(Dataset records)
• • • • •

## the reference run
==> flow/design.v (excerpt) <==
module aoc_solver_top #(
    parameter WIDTH    = 32,
    parameter HEIGHT   = 32,
    parameter LOG_SIZE = 10
) (
    input         clear,
    input         clock,
    input  [31:0] reg_wdata,
    input         reg_write_strobe,
    input  [3:0]  reg_addr,
    output [31:0] reg_rdata
);
Size: ~6100 cells after synthesis, roughly 2200 flip-flops, ~71 I/O pins.
clock: 3.06 ns
lec_check: 0
cap_margin: 5
cell_pad_in_sites_detail_placement: 0
core_margin: 2
core_utilization: 72
cts_cluster_size: 14
hold_slack_margin: -0.08
place_density: 0.61
setup_slack_margin: 0.75
slew_margin: 40
tns_end_percent: 5
run.sh (not shown) runs the stock make flow with config.mk's settings and CLKGATE_MAP_FILE=.
[the reference run] flow finished | final checks: failed | reasons: negative setup slack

• • • • •

» Task to complete:
Reproduce each entry precisely, so that nothing differs from the original.

» Task result:
## the reference run
==> flow/design.v (excerpt) <==
module aoc_solver_top #(
    parameter WIDTH    = 32,
    parameter HEIGHT   = 32,
    parameter LOG_SIZE = 10
) (
    input         clear,
    input         clock,
    input  [31:0] reg_wdata,
    input         reg_write_strobe,
    input  [3:0]  reg_addr,
    output [31:0] reg_rdata
);
Size: ~6100 cells after synthesis, roughly 2200 flip-flops, ~71 I/O pins.
clock: 3.06 ns
lec_check: 0
cap_margin: 5
cell_pad_in_sites_detail_placement: 0
core_margin: 2
core_utilization: 72
cts_cluster_size: 14
hold_slack_margin: -0.08
place_density: 0.61
setup_slack_margin: 0.75
slew_margin: 40
tns_end_percent: 5
run.sh (not shown) runs the stock make flow with config.mk's settings and CLKGATE_MAP_FILE=.
[the reference run] flow finished | final checks: failed | reasons: negative setup slack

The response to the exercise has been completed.